Author of five novels, including Station Eleven (2014), Mandel was born on Vancouver Island, has lived in Toronto and Montreal, and is now living in Brooklyn, New York. Her writing has received numerous awards. The Glass Hotel was short listed for the Scotiabank Giller Prize and selected by Barack Obama as one of his favourite books of 2020.
The novel revolves around a Ponzi scheme, inspired by the 2008 real-life collapse of the Bernie Madoff Ponzi scheme. “That was a 65-billion-dollar fraud. But what really caught my attention is that it required a staff. I found myself thinking about the sense of camaraderie that one feels going into work with a job that you care about and a sense of a shared mission. I was thinking how much stranger and more intense that would be if your job was perpetuating a massive crime… It was the scale of the crime and the staff that grabbed my attention,” Mandel recalled.

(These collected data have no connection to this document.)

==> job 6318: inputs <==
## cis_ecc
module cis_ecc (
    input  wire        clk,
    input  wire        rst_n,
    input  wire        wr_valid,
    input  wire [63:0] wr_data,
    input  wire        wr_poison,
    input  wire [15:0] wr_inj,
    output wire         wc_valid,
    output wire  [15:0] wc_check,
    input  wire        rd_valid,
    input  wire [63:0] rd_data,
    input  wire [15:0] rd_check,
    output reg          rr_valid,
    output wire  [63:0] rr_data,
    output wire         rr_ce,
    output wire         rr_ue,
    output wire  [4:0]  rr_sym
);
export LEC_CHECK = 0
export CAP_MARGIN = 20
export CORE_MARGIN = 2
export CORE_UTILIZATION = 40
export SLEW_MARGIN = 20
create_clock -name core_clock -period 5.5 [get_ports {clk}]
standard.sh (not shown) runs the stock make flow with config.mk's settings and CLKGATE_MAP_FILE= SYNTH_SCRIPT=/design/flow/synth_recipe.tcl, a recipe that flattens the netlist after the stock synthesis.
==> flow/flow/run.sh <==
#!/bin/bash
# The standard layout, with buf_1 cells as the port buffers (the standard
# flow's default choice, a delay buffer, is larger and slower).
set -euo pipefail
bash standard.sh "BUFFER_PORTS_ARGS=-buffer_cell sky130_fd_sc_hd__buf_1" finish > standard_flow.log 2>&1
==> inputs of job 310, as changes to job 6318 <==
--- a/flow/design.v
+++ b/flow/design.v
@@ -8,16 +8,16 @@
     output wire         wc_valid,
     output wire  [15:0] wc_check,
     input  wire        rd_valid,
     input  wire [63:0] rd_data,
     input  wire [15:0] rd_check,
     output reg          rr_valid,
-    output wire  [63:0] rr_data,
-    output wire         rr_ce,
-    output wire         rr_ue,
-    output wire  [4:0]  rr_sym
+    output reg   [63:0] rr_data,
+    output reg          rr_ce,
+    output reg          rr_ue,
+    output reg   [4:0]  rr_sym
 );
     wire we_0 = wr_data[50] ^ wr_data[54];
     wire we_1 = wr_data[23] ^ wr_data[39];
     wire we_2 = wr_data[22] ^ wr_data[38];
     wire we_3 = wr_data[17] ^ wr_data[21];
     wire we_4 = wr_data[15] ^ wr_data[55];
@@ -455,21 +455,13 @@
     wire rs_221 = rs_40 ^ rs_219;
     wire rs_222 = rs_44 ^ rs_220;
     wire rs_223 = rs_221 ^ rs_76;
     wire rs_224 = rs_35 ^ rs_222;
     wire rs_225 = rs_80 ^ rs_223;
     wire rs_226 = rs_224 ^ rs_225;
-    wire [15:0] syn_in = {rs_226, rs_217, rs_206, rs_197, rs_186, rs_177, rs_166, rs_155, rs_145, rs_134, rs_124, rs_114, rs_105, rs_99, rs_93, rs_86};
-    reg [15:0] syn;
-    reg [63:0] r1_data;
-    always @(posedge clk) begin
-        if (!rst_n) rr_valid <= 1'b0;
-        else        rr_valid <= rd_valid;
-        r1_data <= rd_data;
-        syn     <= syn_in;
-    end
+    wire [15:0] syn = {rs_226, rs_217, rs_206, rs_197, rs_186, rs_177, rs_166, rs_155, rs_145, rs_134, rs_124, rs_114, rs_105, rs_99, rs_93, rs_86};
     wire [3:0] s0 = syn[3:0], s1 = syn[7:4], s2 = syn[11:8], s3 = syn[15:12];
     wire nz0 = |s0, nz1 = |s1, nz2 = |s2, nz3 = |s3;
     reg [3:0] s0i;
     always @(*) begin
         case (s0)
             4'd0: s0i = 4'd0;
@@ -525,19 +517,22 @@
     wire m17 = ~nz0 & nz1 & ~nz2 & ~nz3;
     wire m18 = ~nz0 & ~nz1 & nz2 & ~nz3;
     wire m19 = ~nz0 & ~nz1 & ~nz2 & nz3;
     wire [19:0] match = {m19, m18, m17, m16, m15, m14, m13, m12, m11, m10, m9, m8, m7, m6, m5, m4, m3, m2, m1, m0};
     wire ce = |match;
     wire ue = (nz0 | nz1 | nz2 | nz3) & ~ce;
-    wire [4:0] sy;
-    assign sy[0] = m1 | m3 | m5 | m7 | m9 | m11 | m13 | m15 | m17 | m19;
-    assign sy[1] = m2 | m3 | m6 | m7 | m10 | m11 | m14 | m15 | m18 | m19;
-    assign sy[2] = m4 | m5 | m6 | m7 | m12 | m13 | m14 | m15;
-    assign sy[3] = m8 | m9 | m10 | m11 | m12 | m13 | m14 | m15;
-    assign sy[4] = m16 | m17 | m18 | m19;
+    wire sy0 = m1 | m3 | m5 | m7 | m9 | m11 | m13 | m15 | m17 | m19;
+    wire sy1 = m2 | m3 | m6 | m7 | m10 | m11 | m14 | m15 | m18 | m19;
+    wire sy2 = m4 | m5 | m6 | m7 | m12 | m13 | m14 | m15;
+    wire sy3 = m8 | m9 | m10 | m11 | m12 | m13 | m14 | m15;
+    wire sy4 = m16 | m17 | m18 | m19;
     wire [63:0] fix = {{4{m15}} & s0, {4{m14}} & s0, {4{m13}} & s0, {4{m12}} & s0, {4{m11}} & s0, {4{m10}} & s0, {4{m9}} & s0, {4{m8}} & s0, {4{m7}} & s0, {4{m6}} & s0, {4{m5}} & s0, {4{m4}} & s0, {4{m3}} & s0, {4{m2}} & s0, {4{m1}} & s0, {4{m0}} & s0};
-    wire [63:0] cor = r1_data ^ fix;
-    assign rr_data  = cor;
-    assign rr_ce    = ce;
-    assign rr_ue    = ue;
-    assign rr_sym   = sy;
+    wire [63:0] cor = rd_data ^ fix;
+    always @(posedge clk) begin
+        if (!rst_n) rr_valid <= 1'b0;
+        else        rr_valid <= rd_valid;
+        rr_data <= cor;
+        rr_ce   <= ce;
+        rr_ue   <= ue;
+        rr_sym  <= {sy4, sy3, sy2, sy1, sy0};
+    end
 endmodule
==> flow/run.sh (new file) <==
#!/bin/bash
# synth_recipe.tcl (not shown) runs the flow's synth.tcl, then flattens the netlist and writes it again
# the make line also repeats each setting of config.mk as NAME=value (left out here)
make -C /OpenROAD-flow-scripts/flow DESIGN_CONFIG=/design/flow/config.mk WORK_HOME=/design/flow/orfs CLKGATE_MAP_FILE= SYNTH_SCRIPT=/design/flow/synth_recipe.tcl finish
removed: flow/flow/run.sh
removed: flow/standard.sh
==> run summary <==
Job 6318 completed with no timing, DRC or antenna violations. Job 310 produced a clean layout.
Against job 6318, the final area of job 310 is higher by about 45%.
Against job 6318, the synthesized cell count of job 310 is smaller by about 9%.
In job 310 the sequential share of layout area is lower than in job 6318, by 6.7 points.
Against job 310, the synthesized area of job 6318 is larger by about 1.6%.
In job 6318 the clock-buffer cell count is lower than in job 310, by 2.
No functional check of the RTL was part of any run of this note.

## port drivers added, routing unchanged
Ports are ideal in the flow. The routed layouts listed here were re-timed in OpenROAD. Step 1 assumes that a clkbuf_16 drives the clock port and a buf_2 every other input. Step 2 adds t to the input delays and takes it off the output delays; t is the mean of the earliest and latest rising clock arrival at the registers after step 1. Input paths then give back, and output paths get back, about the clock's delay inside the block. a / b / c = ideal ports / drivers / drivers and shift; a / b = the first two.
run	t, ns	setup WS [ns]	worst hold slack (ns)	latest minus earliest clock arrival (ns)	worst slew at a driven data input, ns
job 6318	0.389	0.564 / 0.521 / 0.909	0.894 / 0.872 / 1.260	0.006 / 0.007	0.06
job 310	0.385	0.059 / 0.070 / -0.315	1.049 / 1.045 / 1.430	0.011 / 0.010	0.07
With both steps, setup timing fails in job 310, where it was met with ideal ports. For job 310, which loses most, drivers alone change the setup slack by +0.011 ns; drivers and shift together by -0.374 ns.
This is an optimization exercise on Yosys and OpenROAD, whose aim is small area, a short achievable clock period and few clock cycles, not a production implementation.
Where RTL was checked, it was by simulation tests only, not by an equivalence proof against the original.

==> inputs of 01-07 <==
Design cv_unit, start of the top module:
module cv_unit (
    input  wire        clk,
    input  wire        rst,           
    input  wire        engine_held,   
    input  wire        req_valid,
    output wire        req_ready,
    input  wire        req_write,
    input  wire [11:0] req_addr,      
    input  wire [1:0]  req_size,      
    input  wire [63:0] req_wdata,     
    output reg         rsp_valid,
    output reg  [63:0] rsp_rdata,
    output reg         host_event
);
clock: 10.0 ns
lec_check: 0
cap_margin: 20
core_margin: 2
core_utilization: 40
slew_margin: 20
standard.sh (not shown) runs the stock make flow with config.mk's settings and CLKGATE_MAP_FILE= SYNTH_SCRIPT=/design/flow/synth_recipe.tcl, a recipe that flattens the netlist after the stock synthesis.
==> flow/flow/run.sh <==
#!/bin/bash
set -euo pipefail
bash standard.sh SETUP_SLACK_MARGIN=6 finish > flow_make.log 2>&1
==> 03-02 (differences from 01-07) <==
--- a/flow/design.v
+++ b/flow/design.v
@@ -24,40 +24,46 @@
     reg  [63:0] seed;
     reg  [63:0] state;              
     reg  [63:0] count;
     reg         p_k1, p_k2, p_k4;   
     reg  [31:0] p_data;             
     reg         p_restart;
     wire [8:0] reg_idx = req_addr[11:3];
     wire [2:0] lane    = req_addr[2:0];
-    wire [1:0] size    = req_size;
-    wire low_win = (req_addr[11:6] == 6'd0);
-    wire at_config  = low_win && (req_addr[5:3] == 3'd0);
-    wire at_seed    = low_win && (req_addr[5:3] == 3'd1);
-    wire at_result  = low_win && (req_addr[5:3] == 3'd2);
-    wire at_count   = low_win && (req_addr[5:3] == 3'd3);
-    wire at_status  = low_win && (req_addr[5:3] == 3'd4);
-    wire at_restart = low_win && (req_addr[5:3] == 3'd5);
-    wire at_feed    = (reg_idx == R_FEED) && !lane[2];
-    wire ok48 = size[1] && (lane[1:0] == 2'b00) && !(size[0] && lane[2]);
-    wire ok124 = (size == 2'd0) || (size == 2'd1 && !lane[0]) || (size == 2'd2 && lane[1:0] == 2'b00);
-    wire size_ok = (req_write && at_feed) ? ok124 : ok48;
-    wire wr_feed    = req_write && at_feed && ok124;
-    wire wr_config  = req_write && ok48 && at_config && !lane[2];
-    wire wr_restart = req_write && ok48 && at_restart;
+    reg aligned;
+    always @(*) begin
+        case (req_size)
+            2'd0:    aligned = 1'b1;
+            2'd1:    aligned = (lane[0] == 1'b0);
+            2'd2:    aligned = (lane[1:0] == 2'b00);
+            default: aligned = (lane == 3'b000);
+        endcase
+    end
+    wire is_feed_addr = (reg_idx == R_FEED) && (lane[2] == 1'b0);
+    wire size_ok = aligned && ((req_write && is_feed_addr) ? (req_size != 2'd3) : req_size[1]);
+    reg [7:0] be;
+    always @(*) begin
+        case (req_size)
+            2'd0:    be = 8'b0000_0001 << lane;
+            2'd1:    be = 8'b0000_0011 << lane;
+            2'd2:    be = 8'b0000_1111 << lane;
+            default: be = 8'b1111_1111;
+        endcase
+    end
+    wire wr_feed    = req_write && size_ok && is_feed_addr;
+    wire wr_config  = req_write && size_ok && (reg_idx == R_CONFIG) && (lane == 3'd0);
+    wire wr_seed    = req_write && size_ok && (reg_idx == R_SEED);
+    wire wr_restart = req_write && size_ok && (reg_idx == R_RESTART);
     wire cfg_bad    = req_wdata[2];                    
     wire held_drop  = engine_held && (wr_feed || wr_config || wr_restart);
     wire logs_event = !size_ok || held_drop || (wr_config && cfg_bad);
     assign req_ready = 1'b1;
     wire accept = req_valid && !rst;
     wire rd     = accept && !req_write;
-    wire seed_wr    = accept && req_write && ok48 && at_seed;
-    wire seed_wr_lo = seed_wr && !lane[2];
-    wire seed_wr_hi = seed_wr && (size[0] || lane[2]);
     wire       feed_go = accept && wr_feed && !engine_held;
     reg [31:0] feed_data;
     always @(*) begin
         case (req_size)
             2'd0:    feed_data = {24'h0, req_wdata[8*lane[1:0] +: 8]};
             2'd1:    feed_data = lane[1] ? {16'h0, req_wdata[23:16], req_wdata[31:24]}
                                          : {16'h0, req_wdata[7:0],   req_wdata[15:8]};
             default: feed_data = {req_wdata[7:0], req_wdata[15:8], req_wdata[23:16], req_wdata[31:24]};
@@ -493,25 +499,28 @@
             p_k1       <= feed_go && (req_size == 2'd0);
             p_k2       <= feed_go && (req_size == 2'd1);
             p_k4       <= feed_go && req_size[1];
             p_restart  <= accept && !engine_held && ((wr_config && !cfg_bad) || wr_restart);
             if (accept && wr_config && !engine_held && !cfg_bad) begin
                 poly     <= req_wdata[1:0];
                 use_seed <= req_wdata[8];
             end
-            if (seed_wr_lo) seed[31:0]  <= req_wdata[31:0];
-            if (seed_wr_hi) seed[63:32] <= req_wdata[63:32];
+            if (accept && wr_seed) begin : seed_write
+                integer k;
+                for (k = 0; k < 8; k = k + 1)
+                    if (be[k]) seed[8*k +: 8] <= req_wdata[8*k +: 8];
+            end
         end
     end
-    wire rd_ok = ok48 && !req_write;
-    wire [63:0] result_next = {64{rd_ok && at_result && !poly[1]}} &
+    wire rd_ok = size_ok && !req_write;
+    wire [63:0] result_next = {64{rd_ok && reg_idx == R_RESULT && !poly[1]}} &
                                   {32'h0, ~state_next[39:32], ~state_next[47:40],
                                           ~state_next[55:48], ~state_next[63:56]} |
-                              {64{rd_ok && at_result && poly == 2'd2}} & state_next |
-                              {64{rd_ok && at_result && poly == 2'd3}} & {48'h0, state_next[63:48]};
+                              {64{rd_ok && reg_idx == R_RESULT && poly == 2'd2}} & state_next |
+                              {64{rd_ok && reg_idx == R_RESULT && poly == 2'd3}} & {48'h0, state_next[63:48]};
     always @(posedge clk)
         rsp_rdata <= result_next |
-                     {64{rd_ok && at_count}}  & count_next |
-                     {64{rd_ok && at_seed}}   & seed |
-                     {64{rd_ok && at_config}} & {55'h0, use_seed, 6'h0, poly} |
-                     {64{rd_ok && at_status}} & {62'h0, engine_held, 1'b0};
+                     {64{rd_ok && reg_idx == R_COUNT}}  & count_next |
+                     {64{rd_ok && reg_idx == R_SEED}}   & seed |
+                     {64{rd_ok && reg_idx == R_CONFIG}} & {55'h0, use_seed, 6'h0, poly} |
+                     {64{rd_ok && reg_idx == R_STATUS}} & {62'h0, engine_held, 1'b0};
 endmodule
==> flow/run.sh (new file) <==
#!/bin/bash
# synth_recipe.tcl (not shown) runs the flow's synth.tcl, then flattens the netlist and writes it again
# the make line also repeats each setting of config.mk as NAME=value (left out here)
make -C /OpenROAD-flow-scripts/flow DESIGN_CONFIG=/design/flow/config.mk WORK_HOME=/design/flow/orfs CLKGATE_MAP_FILE= SYNTH_SCRIPT=/design/flow/synth_recipe.tcl finish
==> flow/config.mk (replaced) <==
export PLATFORM = sky130hd
export DESIGN_NAME = cv_unit
export DESIGN_NICKNAME = cv_unit
export VERILOG_FILES = /design/flow/design.v
export SDC_FILE = /design/flow/constraint.sdc
export NUM_CORES = 4
export LEC_CHECK = 0
export ABC_CLOCK_PERIOD_IN_PS = 2000
export CAP_MARGIN = 20
export CORE_MARGIN = 2
export CORE_UTILIZATION = 40
export SETUP_SLACK_MARGIN = 5
export SLEW_MARGIN = 20
removed: flow/flow/run.sh
removed: flow/standard.sh
==> comparison <==
- Clock skew: 01-07 is higher than 03-02 (9.4 ps).
- Against 01-07, the critical path depth of 03-02 is higher by 3.
- Against 03-02, the design area of 01-07 is higher by about 6%.
- Of 01-07 and 03-02, 01-07 has the higher maximum frequency (gap about 30%, measured against 03-02).
- In 03-02 the first-iteration DRC count is larger than in 01-07, by about 28%.
- Against 01-07, the sequential share of layout area of 03-02 is higher by 1.2 points.
- Global-route usage: 01-07 is lower than 03-02 (0.55 points).
- Of 03-02 and 01-07, 01-07 has the higher worst setup slack (gap 1200 ps).
Testbench counts of 03-02, summed over its fixed seeds: cycles 13,195.
Function not checked in 01-07: the RTL went through the layout flow alone.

Mandel explained that in writing this book, she was thinking of the cruelty of capitalism as it’s practiced in the United States. “The flipside of that kingdom of money is the shadow country, these people who have really fallen through the cracks of capitalism,” she said.
In The Glass Hotel, Mandel explores through an array of fictional characters the motives and psychology of people who get involved in a Ponzi scheme, those who participate in orchestrating it, and those who end up losing everything. The narrative lines are complex and intersect in interesting ways as we move from character to character.
“For this book I thought that every section should relate in some way to the idea of money, whether that’s about trophy wives, or the office staff, or Olivia’s despondency when she loses everything. And that it should also relate in some way to ghosts or the idea of hauntedness: the literal ghosts in the prison, the idea of a counter life (the idea that your life is haunted by the ghosts of the life you didn’t lead), and then you have these decisions and moments that haunt individual characters (Paul is haunted by the choice he made in a club in Toronto where he gave somebody bad E, Vincent is haunted by the death of her mother),” said Mandel.
In The Glass Hotel, there is a fine balance between a complex plot and fascinating characters. The writer explained, “If you don’t care about the characters, you don’t care about the story, no matter what’s going on. But at the same time, I want to write books with the strongest possible narrative drive. That’s the balance I’m always trying to strike.”